American microbiologist (1930–2005)

Milton Paul Gordon (1930–July 5, 2005) was an American plant biologist who researched phytoremediation, the ability of plants to absorb and neutralize contaminants, and plant genetic engineering.

== Early life and career ==
Milton Paul Gordon was born in Saint Paul, Minnesota in 1930 to Eastern European immigrants. He had at least one sibling, Gladys. He attended the University of Minnesota and graduated summa cum laude with degrees in chemistry and mathematics. He received his Ph.D. in biochemistry from the University of Illinois at the age of 23. Around 1957, Gordon published articles concerning organic chemistry at Memorial Sloan Kettering Cancer Center, and he published papers on the tobacco mosaic virus working for the Virus Laboratory at the University of California, Berkeley.

== Academic career ==
In 1959, Gordon joined the University of Washington faculty. Gordon published research with Eugene Nester on the ability of the bacterium agrobacterium tumefaciens to splice DNA into plant cells. They found that A. tumefaciens could insert a growth hormone into plant cells. This research contributed to the use of Agrobacterium to modify crops for insect resistance and nutrition.

Gordon published work on phytoremediation, the use of plants to remove contaminants from the environment. In one paper, hybrid poplar trees could be used to remove the toxic chemicals tetrachloroethylene and carbon tetrachloride from the soil.

Gordon was elected to the American Society of Microbiology in 2000. He was an associate editor of the journal Biochemistry for over three decades.

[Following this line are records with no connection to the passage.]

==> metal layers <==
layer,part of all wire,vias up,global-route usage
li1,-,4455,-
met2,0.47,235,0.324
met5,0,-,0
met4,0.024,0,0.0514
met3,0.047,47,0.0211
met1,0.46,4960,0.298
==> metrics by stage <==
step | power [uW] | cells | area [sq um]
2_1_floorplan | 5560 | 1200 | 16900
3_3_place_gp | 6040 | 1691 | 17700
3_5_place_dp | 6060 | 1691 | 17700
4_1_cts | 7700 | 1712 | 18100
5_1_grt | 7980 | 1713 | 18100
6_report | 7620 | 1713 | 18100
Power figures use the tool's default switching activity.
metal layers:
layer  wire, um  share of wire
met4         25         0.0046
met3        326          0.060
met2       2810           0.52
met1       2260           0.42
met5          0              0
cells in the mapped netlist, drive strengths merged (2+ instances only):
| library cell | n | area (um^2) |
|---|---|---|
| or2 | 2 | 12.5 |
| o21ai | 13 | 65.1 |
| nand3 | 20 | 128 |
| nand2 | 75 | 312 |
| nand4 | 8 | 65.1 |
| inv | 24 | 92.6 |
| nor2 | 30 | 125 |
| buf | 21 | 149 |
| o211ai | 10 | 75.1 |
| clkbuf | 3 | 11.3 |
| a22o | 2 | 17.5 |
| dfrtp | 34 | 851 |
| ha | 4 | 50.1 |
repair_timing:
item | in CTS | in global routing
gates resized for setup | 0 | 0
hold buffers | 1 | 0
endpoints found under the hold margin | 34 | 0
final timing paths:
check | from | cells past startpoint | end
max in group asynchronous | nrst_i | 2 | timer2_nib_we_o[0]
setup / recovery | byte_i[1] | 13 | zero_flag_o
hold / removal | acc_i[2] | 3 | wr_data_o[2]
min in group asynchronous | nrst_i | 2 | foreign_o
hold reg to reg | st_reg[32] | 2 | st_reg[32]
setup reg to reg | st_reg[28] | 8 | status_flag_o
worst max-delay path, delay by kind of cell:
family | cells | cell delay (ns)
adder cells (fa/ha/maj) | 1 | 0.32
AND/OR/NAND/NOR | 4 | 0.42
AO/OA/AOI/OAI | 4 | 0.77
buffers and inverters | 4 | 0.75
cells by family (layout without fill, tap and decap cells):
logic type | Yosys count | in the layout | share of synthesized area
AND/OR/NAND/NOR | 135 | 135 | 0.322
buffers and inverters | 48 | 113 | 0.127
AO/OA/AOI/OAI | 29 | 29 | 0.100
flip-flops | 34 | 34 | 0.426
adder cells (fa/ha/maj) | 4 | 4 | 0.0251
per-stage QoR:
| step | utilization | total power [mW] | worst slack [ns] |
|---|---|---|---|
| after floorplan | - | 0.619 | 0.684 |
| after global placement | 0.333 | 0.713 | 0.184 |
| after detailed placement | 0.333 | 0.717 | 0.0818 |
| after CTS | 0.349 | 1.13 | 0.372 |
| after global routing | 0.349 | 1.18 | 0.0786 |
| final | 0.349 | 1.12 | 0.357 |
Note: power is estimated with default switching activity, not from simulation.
## src/rtl/rcf_pkg.sv

```systemverilog
/*
 * shared constants of the stored-setting and debug-route command handler.
 * assumes nothing beyond a single clock domain.
 */
package rcf_pkg;
	// command codes
	localparam logic [7:0] CMD_SET_WRITE = 8'h12;
	localparam logic [7:0] CMD_SET_COUNT = 8'h13;
	localparam logic [7:0] CMD_SET_READ = 8'h14;
	localparam logic [7:0] CMD_RESERVED = 8'h15;
	localparam logic [7:0] CMD_FIELD_ON = 8'h16;
	localparam logic [7:0] CMD_FIELD_OFF = 8'h17;
	localparam logic [7:0] CMD_DBG_ROUTE = 8'h18;
	// selector ranges
	localparam logic [7:0] TX_CFG_FIRST = 8'h00;
	localparam logic [7:0] TX_CFG_LAST = 8'h1c;
	localparam logic [7:0] RX_CFG_FIRST = 8'h80;
	localparam logic [7:0] RX_CFG_LAST = 8'h9c;
	// payload limits
	localparam int WR_ELEM_MAX = 42;
	localparam int ELEM_BYTES = 6;
	localparam int RD_PAIR_MAX = 39;
	localparam int ROUTE_MAX = 4;
	// field-enable parameter bits
	localparam int FLD_NO_COLL_BIT = 0;
	localparam int FLD_ACTIVE_BIT = 1;
	// routing byte fields
	localparam int RT_SIG_LSB = 0;
	localparam int RT_PIN_LSB = 4;
	localparam logic [3:0] SIG_CARRIER = 4'h8;
	localparam logic [3:0] PIN_COUNT = 4'h4;
	// debug pin order: 0 irq, 1 aux one, 2 aux two, 3 general output
	localparam int DBG_PINS = 4;
	// signal groups
	localparam logic [7:0] GRP_CLOCK = 8'h01;
	localparam logic [7:0] GRP_TX_ENC = 8'h1b;
	localparam logic [7:0] GRP_TIMER = 8'h1d;
	localparam logic [7:0] GRP_CARD = 8'h30;
	localparam logic [7:0] GRP_TRX = 8'h58;
	localparam logic [7:0] GRP_RX_DATA = 8'h70;
	localparam logic [7:0] GRP_RX_ERR = 8'h73;
	// transmit encoder group codes
	localparam logic [3:0] TXE_ENVELOPE = 4'h1;
	localparam logic [3:0] TXE_IRQ = 4'h0;
	// reset values
	localparam logic [7:0] GROUP_RESET = 8'h00;
	// parser states, gray in the order listed
	typedef enum logic [2:0] {
		S_CMD = 3'b000,
		S_WRITE = 3'b001,
		S_PARAM = 3'b011,
		S_ROUTE = 3'b010,
		S_COUNT = 3'b110,
		S_READ = 3'b111,
		S_DRAIN = 3'b101
	} rcf_state_t;
	// is a selector inside the transmitter or receiver range
	function automatic logic cfgIdOk(input logic [7:0] id);
		cfgIdOk = (id >= TX_CFG_FIRST && id <= TX_CFG_LAST) ||
			(id >= RX_CFG_FIRST && id <= RX_CFG_LAST);
	endfunction
endpackage

```

## src/rtl/rcf_link_if.sv

```systemverilog
/*
 * byte link between the host end and the device end of the command handler.
 * assumes both ends share clk; serial framing is below this level.
 */
`timescale 1ns/1ps
interface rcf_link_if;
	logic hValid; // host byte offered
	logic [7:0] hByte; // host byte
	logic hLast; // last byte of a command frame
	logic dReady; // device takes host byte
	logic rValid; // response byte offered
	logic [7:0] rByte; // response byte
	logic rLast; // last response byte
	logic rReady; // host takes response byte
	logic excPulse; // device raised an exception
	modport dev (input hValid, hByte, hLast, rReady,
		output dReady, rValid, rByte, rLast, excPulse);
	modport host (output hValid, hByte, hLast, rReady,
		input dReady, rValid, rByte, rLast, excPulse);
endinterface

```

## src/rtl/rcf_device_end.sv

```systemverilog
/*
 * device end: parses host commands, updates and reads stored settings,
 * switches the field with its flags, and routes debug signals to pins.
 * assumes an external setting store that answers combinationally for the
 * selector and address it is shown, and writes on a one-cycle strobe.
 */
`timescale 1ns/1ps
module rcf_device_end
	import rcf_pkg::*;
#(
	parameter int ADDR_W = 8
)
(
	input wire logic clk,
	input wire logic rst_n,
	input wire logic ce,
	rcf_link_if.dev link,
	output logic [7:0] storeCfg,
	output logic [ADDR_W-1:0] storeAddr,
	input wire logic [7:0] storeCount,
	input wire logic [31:0] storeRdData,
	output logic storeWrEn,
	output logic [31:0] storeWrData,
	output logic fieldOn,
	output logic noCollAvoid,
	output logic activeMode,
	input wire logic fieldUpIrqEn,
	input wire logic fieldDownIrqEn,
	input wire logic fieldUpIrqClr,
	input wire logic fieldDownIrqClr,
	output logic fieldUpIrqFlag,
	output logic fieldDownIrqFlag,
	input wire logic debugBusAllow,
	input wire logic carrierClk,
	input wire logic [7:0] clockGroupSig,
	input wire logic [1:0] txEncGroupSig,
	output logic [DBG_PINS-1:0] debugPin,
	output logic [DBG_PINS-1:0] debugPinEn
);
	import rcf_pkg::*;

	rcf_state_t state; // parser state
	logic [7:0] code; // command being parsed
	logic [7:0] cfgSel; // selected setting
	logic [ADDR_W-1:0] regAddr; // element address, or pair index on reads
	logic [2:0] byteIdx; // byte within an element or pair
	logic [5:0] elemCnt; // elements or routing bytes seen
	logic [5:0] pairTotal; // pairs to send
	logic [23:0] wordLow; // low value bytes of an element
	logic [39:0] pairBuf; // outgoing bytes, low first
	logic pairFull; // pairBuf holds a pair or the count answer
	logic acc; // host byte taken
	logic rsp; // response byte taken
	logic fieldUpEvt; // field just came up
	logic fieldDownEvt; // field just went down
	logic [7:0] dbgGroup; // active group
	logic [3:0] routeSel [DBG_PINS]; // signal per pin
	logic [DBG_PINS-1:0] routeOn; // pin carries a signal
	logic [3:0] pendSel [DBG_PINS]; // routing being collected
	logic [DBG_PINS-1:0] pendOn;
	logic [7:0] pendGroup;
	logic [3:0] rtPin; // pin nibble of routing byte
	logic [3:0] rtSig; // signal nibble of routing byte
	logic lastPair; // pair index is on the final pair of a read

	assign link.dReady = (state != S_COUNT) && (state != S_READ);
	assign acc = ce && link.hValid && link.dReady;
	assign rsp = ce && link.rValid && link.rReady;
	assign link.rValid = pairFull;
	assign link.rByte = pairBuf[7:0];
	// pairTotal is never zero in the read state, so the wrap of the minus is unused
	assign lastPair = (regAddr == ADDR_W'(pairTotal - 6'd1));
	assign link.rLast = (state == S_COUNT) || (byteIdx == 3'd4 && lastPair);
	// count lookup sees the parameter byte as it arrives
	assign storeCfg = (state == S_PARAM) ? link.hByte : cfgSel;
	assign storeAddr = regAddr;
	assign rtPin = link.hByte[RT_PIN_LSB +: 4];
	assign rtSig = link.hByte[RT_SIG_LSB +: 4];

	// one selected signal of a group
	function automatic logic pickSig(input logic [7:0] grp, input logic [3:0] sel,
		input logic [7:0] clkSigs, input logic [1:0] txSigs, input logic car);
		pickSig = 1'b0;
		if (sel == SIG_CARRIER) begin
			pickSig = car;
		end else if (grp == GRP_CLOCK && sel < SIG_CARRIER) begin
			pickSig = clkSigs[sel[2:0]];
		end else if (grp == GRP_TX_ENC && (sel == TXE_ENVELOPE || sel == TXE_IRQ)) begin
			pickSig = txSigs[sel[0]];
		end
	endfunction

	// command parser
	always_ff @(posedge clk) begin
		if (!rst_n) begin
			state <= S_CMD;
			code <= 8'h00;
			cfgSel <= 8'h00;
			regAddr <= '0;
			byteIdx <= 3'd0;
			elemCnt <= 6'd0;
			pairTotal <= 6'd0;
			wordLow <= 24'h0;
			pairBuf <= 40'h0;
			pairFull <= 1'b0;
			link.excPulse <= 1'b0;
			storeWrEn <= 1'b0;
			storeWrData <= 32'h0;
		end else if (ce) begin
			link.excPulse <= 1'b0;
			storeWrEn <= 1'b0;
			unique case (state)
				S_CMD: if (acc) begin
					code <= link.hByte;
					byteIdx <= 3'd0;
					elemCnt <= 6'd0;
					if (link.hByte == CMD_RESERVED) begin
						state <= link.hLast ? S_CMD : S_DRAIN;
					end else if (link.hByte == CMD_SET_WRITE) begin
						link.excPulse <= link.hLast;
						state <= link.hLast ? S_CMD : S_WRITE;
					end else if (link.hByte == CMD_DBG_ROUTE) begin
						link.excPulse <= link.hLast;
						state <= link.hLast ? S_CMD : S_ROUTE;
					end else if (link.hByte >= CMD_SET_COUNT && link.hByte <= CMD_FIELD_OFF) begin
						link.excPulse <= link.hLast;
						state <= link.hLast ? S_CMD : S_PARAM;
					end else begin
						link.excPulse <= 1'b1; // not handled here
						state <= link.hLast ? S_CMD : S_DRAIN;
					end
				end
				S_WRITE: if (acc) begin
					byteIdx <= (byteIdx == 3'd5) ? 3'd0 : byteIdx + 3'd1;
					if (byteIdx == 3'd0) begin
						cfgSel <= link.hByte;
					end else if (byteIdx == 3'd1) begin
						regAddr <= link.hByte[ADDR_W-1:0];
					end else if (byteIdx != 3'd5) begin
						wordLow <= {link.hByte, wordLow[23:8]};
					end
					if (byteIdx == 3'd5) begin
						elemCnt <= elemCnt + 6'd1;
						if (!cfgIdOk(cfgSel) || {8'h00, regAddr} >= {8'h00, storeCount} ||
							elemCnt >= 6'(WR_ELEM_MAX)) begin
							link.excPulse <= 1'b1;
							state <= link.hLast ? S_CMD : S_DRAIN;
						end else begin
							storeWrEn <= 1'b1;
							storeWrData <= {link.hByte, wordLow};
							if (link.hLast) begin
								state <= S_CMD;
							end
						end
					end else if (link.hLast) begin
						link.excPulse <= 1'b1; // partial element
						state <= S_CMD;
					end
				end
				S_PARAM: if (acc) begin
					state <= link.hLast ? S_CMD : S_DRAIN;
					link.excPulse <= !link.hLast; // surplus parameter bytes
					if (link.hLast && (code == CMD_SET_COUNT || code == CMD_SET_READ)) begin
						if (!cfgIdOk(link.hByte)) begin
							link.excPulse <= 1'b1;
						end else if (code == CMD_SET_COUNT) begin
							pairBuf <= {32'h0, storeCount};
							pairFull <= 1'b1;
							state <= S_COUNT;
						end else if (storeCount != 8'h00) begin
							cfgSel <= link.hByte;
							regAddr <= '0;
							pairTotal <= (storeCount > 8'(RD_PAIR_MAX)) ?
								6'(RD_PAIR_MAX) : storeCount[5:0];
							state <= S_READ;
						end
					end
				end
				S_COUNT: if (rsp) begin
					pairFull <= 1'b0;
					state <= S_CMD;
				end
				S_READ: if (!pairFull) begin
					pairBuf <= {storeRdData, 8'(regAddr)};
					pairFull <= 1'b1;
					byteIdx <= 3'd0;
				end else if (rsp) begin
					pairBuf <= {8'h00, pairBuf[39:8]};
					byteIdx <= byteIdx + 3'd1;
					if (byteIdx == 3'd4) begin
						pairFull <= 1'b0;
						regAddr <= regAddr + 1'b1;
						if (lastPair) begin
							state <= S_CMD;
						end
					end
				end
				S_ROUTE: if (acc) begin
					elemCnt <= elemCnt + 6'd1;
					if (elemCnt > 6'(ROUTE_MAX)) begin
						link.excPulse <= 1'b1;
						state <= link.hLast ? S_CMD : S_DRAIN;
					end else if (link.hLast) begin
						link.excPulse <= (elemCnt == 6'd0); // group byte only
						state <= S_CMD;
					end
				end
				S_DRAIN: if (acc && link.hLast) begin
					state <= S_CMD;
				end
				default: state <= S_CMD;
			endcase
		end
	end

	// field control and its one-cycle events
	always_ff @(posedge clk) begin
		if (!rst_n) begin
			fieldOn <= 1'b0;
			noCollAvoid <= 1'b0;
			activeMode <= 1'b0;
			fieldUpEvt <= 1'b0;
			fieldDownEvt <= 1'b0;
		end else if (ce) begin
			fieldUpEvt <= 1'b0;
			fieldDownEvt <= 1'b0;
			if (state == S_PARAM && acc && link.hLast && code == CMD_FIELD_ON) begin
				fieldOn <= 1'b1;
				noCollAvoid <= link.hByte[FLD_NO_COLL_BIT];
				activeMode <= link.hByte[FLD_ACTIVE_BIT];
				fieldUpEvt <= 1'b1;
			end
			if (state == S_PARAM && acc && link.hLast && code == CMD_FIELD_OFF) begin
				fieldOn <= 1'b0; // parameter value ignored
				fieldDownEvt <= 1'b1;
			end
		end
	end

	// sticky flags; a set in the clearing cycle wins
	always_ff @(posedge clk) begin
		if (!rst_n) begin
			fieldUpIrqFlag <= 1'b0;
			fieldDownIrqFlag <= 1'b0;
		end else if (ce) begin
			fieldUpIrqFlag <= (fieldUpEvt && fieldUpIrqEn) ||
				(fieldUpIrqFlag && !fieldUpIrqClr);
			fieldDownIrqFlag <= (fieldDownEvt && fieldDownIrqEn) ||
				(fieldDownIrqFlag && !fieldDownIrqClr);
		end
	end

	// route collection; committed as a whole when the frame ends cleanly
	always_ff @(posedge clk) begin
		if (!rst_n) begin
			pendGroup <= GROUP_RESET;
			pendOn <= '0;
			dbgGroup <= GROUP_RESET;
			routeOn <= '0;
			for (int i = 0; i < DBG_PINS; i++) begin
				pendSel[i] <= 4'h0;
				routeSel[i] <= 4'h0;
			end
		end else if (ce && state == S_ROUTE && acc) begin
			if (elemCnt == 6'd0) begin
				pendGroup <= link.hByte;
				pendOn <= '0;
			end else if (elemCnt <= 6'(ROUTE_MAX)) begin
				// reserved pins and signals leave the pin unrouted
				if (rtPin < PIN_COUNT && rtSig <= SIG_CARRIER) begin
					pendSel[rtPin[1:0]] <= rtSig;
					pendOn[rtPin[1:0]] <= 1'b1;
				end
				if (link.hLast) begin
					dbgGroup <= pendGroup;
					routeOn <= pendOn;
					for (int i = 0; i < DBG_PINS; i++) begin
						routeSel[i] <= pendSel[i];
					end
					if (rtPin < PIN_COUNT && rtSig <= SIG_CARRIER) begin
						routeOn[rtPin[1:0]] <= 1'b1;
						routeSel[rtPin[1:0]] <= rtSig;
					end
				end
			end
		end
	end

	// each pin sampled on its own; one cycle of latency, carrier included
	always_ff @(posedge clk) begin
		if (!rst_n) begin
			debugPin <= '0;
			debugPinEn <= '0;
		end else if (ce) begin
			for (int i = 0; i < DBG_PINS; i++) begin
				debugPinEn[i] <= debugBusAllow && routeOn[i];
				debugPin[i] <= debugBusAllow && routeOn[i] &&
					pickSig(dbgGroup, routeSel[i], clockGroupSig, txEncGroupSig, carrierClk);
			end
		end
	end
endmodule

```

## src/flat_wrapper.sv

```systemverilog
// flat-port wrapper written by rule: the top's interface ports become plain ports
module rcf_device_end_flat import rcf_pkg::*;
#(
	parameter int ADDR_W = 8
)
  (clk, rst_n, ce, storeCfg, storeAddr, storeCount, storeRdData, storeWrEn, storeWrData, fieldOn, noCollAvoid, activeMode, fieldUpIrqEn, fieldDownIrqEn, fieldUpIrqClr, fieldDownIrqClr, fieldUpIrqFlag, fieldDownIrqFlag, debugBusAllow, carrierClk, clockGroupSig, txEncGroupSig, debugPin, debugPinEn, link_hValid, link_hByte, link_hLast, link_rReady, link_dReady, link_rValid, link_rByte, link_rLast, link_excPulse);
  rcf_link_if link_i ();
  input wire logic clk;
  input wire logic rst_n;
  input wire logic ce;
  output logic [7:0] storeCfg;
  output logic [ADDR_W-1:0] storeAddr;
  input wire logic [7:0] storeCount;
  input wire logic [31:0] storeRdData;
  output logic storeWrEn;
  output logic [31:0] storeWrData;
  output logic fieldOn;
  output logic noCollAvoid;
  output logic activeMode;
  input wire logic fieldUpIrqEn;
  input wire logic fieldDownIrqEn;
  input wire logic fieldUpIrqClr;
  input wire logic fieldDownIrqClr;
  output logic fieldUpIrqFlag;
  output logic fieldDownIrqFlag;
  input wire logic debugBusAllow;
  input wire logic carrierClk;
  input wire logic [7:0] clockGroupSig;
  input wire logic [1:0] txEncGroupSig;
  output logic [DBG_PINS-1:0] debugPin;
  output logic [DBG_PINS-1:0] debugPinEn;
  input wire logic [$bits(link_i.hValid)-1:0] link_hValid;
  input wire logic [$bits(link_i.hByte)-1:0] link_hByte;
  input wire logic [$bits(link_i.hLast)-1:0] link_hLast;
  input wire logic [$bits(link_i.rReady)-1:0] link_rReady;
  output wire logic [$bits(link_i.dReady)-1:0] link_dReady;
  output wire logic [$bits(link_i.rValid)-1:0] link_rValid;
  output wire logic [$bits(link_i.rByte)-1:0] link_rByte;
  output wire logic [$bits(link_i.rLast)-1:0] link_rLast;
  output wire logic [$bits(link_i.excPulse)-1:0] link_excPulse;
  assign link_i.hValid = link_hValid;
  assign link_i.hByte = link_hByte;
  assign link_i.hLast = link_hLast;
  assign link_i.rReady = link_rReady;
  assign link_dReady = link_i.dReady;
  assign link_rValid = link_i.rValid;
  assign link_rByte = link_i.rByte;
  assign link_rLast = link_i.rLast;
  assign link_excPulse = link_i.excPulse;
  rcf_device_end #(.ADDR_W(ADDR_W)) u_core (.clk(clk), .rst_n(rst_n), .ce(ce), .link(link_i), .storeCfg(storeCfg), .storeAddr(storeAddr), .storeCount(storeCount), .storeRdData(storeRdData), .storeWrEn(storeWrEn), .storeWrData(storeWrData), .fieldOn(fieldOn), .noCollAvoid(noCollAvoid), .activeMode(activeMode), .fieldUpIrqEn(fieldUpIrqEn), .fieldDownIrqEn(fieldDownIrqEn), .fieldUpIrqClr(fieldUpIrqClr), .fieldDownIrqClr(fieldDownIrqClr), .fieldUpIrqFlag(fieldUpIrqFlag), .fieldDownIrqFlag(fieldDownIrqFlag), .debugBusAllow(debugBusAllow), .carrierClk(carrierClk), .clockGroupSig(clockGroupSig), .txEncGroupSig(txEncGroupSig), .debugPin(debugPin), .debugPinEn(debugPinEn));
endmodule
```

## config.mk

```make
export PLATFORM = sky130hd
export DESIGN_NAME = rcf_device_end_flat
export DESIGN_NICKNAME = d
export VERILOG_FILES = /design/src/rtl/rcf_pkg.sv /design/src/rtl/rcf_link_if.sv /design/src/rtl/rcf_device_end.sv /design/src/flat_wrapper.sv
export SDC_FILE = /design/constraint.sdc
export NUM_CORES = 1
export LEC_CHECK = 0
export ABC_AREA = 1
export BUFFER_PORTS_ARGS = -buffer_cell sky130_fd_sc_hd__buf_2
export CAP_MARGIN = 15
export CORE_UTILIZATION = 58
export DETAILED_ROUTE_END_ITERATION = 6
export GPL_TIMING_DRIVEN = 1
export PLACE_DENSITY = 0.8
export SLEW_MARGIN = 20
export SYNTH_ARGS = -nofsm -noshare
export SYNTH_HDL_FRONTEND = slang
export SYNTH_SLANG_ARGS = --single-unit
```

## constraint.sdc

```tcl
create_clock -name clk -period 2.4 [get_ports clk]
set_input_delay 0.12 -clock clk [delete_from_list [all_inputs] [get_ports clk]]
set_output_delay 0.12 -clock clk [all_outputs]
set_load 0.03 [all_outputs]
```

==> results of run 1 <==
## worst reg2reg max path, cell delays in order (launching register included)
cell     delay (ns)
dfxtp_1        0.38
buf_4          0.20
nor2_2         0.25
inv_2          0.22
nor2_1         0.15
nand2_1        0.08
nor3_2         0.47
o21ai_0        0.20
a21oi_1        0.21
## area by class of cell
type                            instances  area, um2
Multi-Input combinational cell        940       4696
Clock inverter                         10      56.30
Clock buffer                           31      646.9
Fill cell                            1404       5105
Inverter                              192      726.9
Timing Repair inverter                  1      5.005
Tap cell                              225      281.5
Sequential cell                       212       4567
Timing Repair Buffer                  206       1272
## logic make-up after synthesis
logic type      count (synthesis)  synth area share, %
compound gates                417                21.36
fa+ha+maj                      16                1.937
xor+xnor                       12                1.017
buf+inv                       269                10.62
flops                         212                44.16
simple gates                  495                20.91
## worst paths after layout
path                                              from                     end  slack [ns]  cells past startpoint
worst min-delay path                   storeRdData[29]      u_core.pairBuf[37]        0.01                      5
worst max register to register         u_core.state[2]     u_core.pairTotal[0]        0.15                      8
worst max-delay path                   u_core.state[2]             storeCfg[2]        0.10                      5
worst min register to register  u_core.storeWrData[17]  u_core.storeWrData[17]        0.44                      2
## timing repair
item,in CTS,in global routing
setup endpoints to repair,1,14
resized for setup,1,12
cloned,0,1
hold endpoints to repair,24,0
hold buffers,20,0
## layer usage
| metal | up-vias | share of wire (%) |
|---|---|---|
| li1 | 4986 | - |
| met1 | 4658 | 43 |
| met2 | 394 | 47 |
| met3 | 60 | 7.6 |
| met4 | 0 | 2.6 |
| met5 | - | 0 |
## synth_stat cells (all sizes together) (8+ instances only)
library cell  number
nand2            226
o21ai            207
inv              187
dfxtp            180
nor2             167
a21oi            163
nand3             56
clkbuf            44
buf               33
edfxtp            32
nor3              20
ha                16
nand4             14
o221ai            10
o22ai             10
xor2               9
a31oi              8
## metrics by stage
stage          util (%)  hold WS (ns)
3_3_place_gp      65.18        0.3851
4_1_cts           70.40      0.002859
6_report          70.59       0.01163
2_1_floorplan         -        0.2800
3_5_place_dp      65.18        0.3930
5_1_grt           70.59       0.02145
## sequential cells by signal, indices dropped and copies added (netlist names), 8 cells and up
signal	count
u_core.routeSel	16
u_core.cfgSel	8
u_core.pendGroup	8
u_core.storeWrData	32
u_core.code	8
u_core.dbgGroup	8
u_core.pendSel	16
u_core.wordLow	24
u_core.pairBuf	40
u_core.storeAddr	8
## placed cells by master, fill, tap and decap left out, types with 8 or more instances in the layout
master         instances
edfxtp_1              32
buf_4                 42
xor2_1                 9
dfxtp_1              178
nand4_1               14
a21oi_1              162
o221ai_1              10
o21ai_0              202
a31oi_1                8
o22ai_1               10
nand3_1               52
nand2_1              218
clkbuf_16             24
ha_1                  15
inv_1                178
buf_2                141
nor2_1               158
nor3_1                15
dlygate4sd3_1         20
## power groups by stage
stage,clock (uW),combinational [uW],sequential [uW]
after CTS,3340,535,3680
final,3320,548,3680
after global placement,0,505,3750
after floorplan,0,314,3750
after global routing,3500,603,3680
after detailed placement,0,509,3750
## config.mk

```make
export PLATFORM = sky130hd
export DESIGN_NAME = uart_fifo_bus_slave
export DESIGN_NICKNAME = d
export VERILOG_FILES = /design/src/rtl/uart_fifo_pkg.sv /design/src/rtl/uart_fifo_bus_slave.sv
export VERILOG_INCLUDE_DIRS = /design/src /design/src/rtl
export SDC_FILE = /design/constraint.sdc
export NUM_CORES = 1
export LEC_CHECK = 0
export BUFFER_PORTS_ARGS = -buffer_cell sky130_fd_sc_hd__clkbuf_2
export CORE_MARGIN = 2
export CORE_UTILIZATION = 55
export CTS_CLUSTER_DIAMETER = 200
export DETAILED_ROUTE_END_ITERATION = 10
export PLACE_DENSITY = 0.7
export SLEW_MARGIN = 20
export SYNTH_ARGS = -nofsm -noshare
export SYNTH_HDL_FRONTEND = slang
export SYNTH_SLANG_ARGS = --single-unit
```

## constraint.sdc

```tcl
create_clock -name clk -period 4 [get_ports clk]
set_clock_uncertainty 0.15 [all_clocks]
set_input_delay 0.6 -clock clk [delete_from_list [all_inputs] [get_ports clk]]
set_output_delay 0.6 -clock clk [all_outputs]
set_load 0.02 [all_outputs]
```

== Later years and death ==
Gordon retired from the University of Washington as professor emeritus in 2003. Gordon died on July 5, 2005 at the age of 75, suffering with multiple system atrophy. The International Phytotechnology Society named the Milton P. Gordon Award for Excellence in Phytoremediation in his honor.

== Personal life ==
Gordon was married to Elaine "Sunnie" Gordon. They met at the University of Illinois. Gordon's obituary notes three children, including Peter Gordon.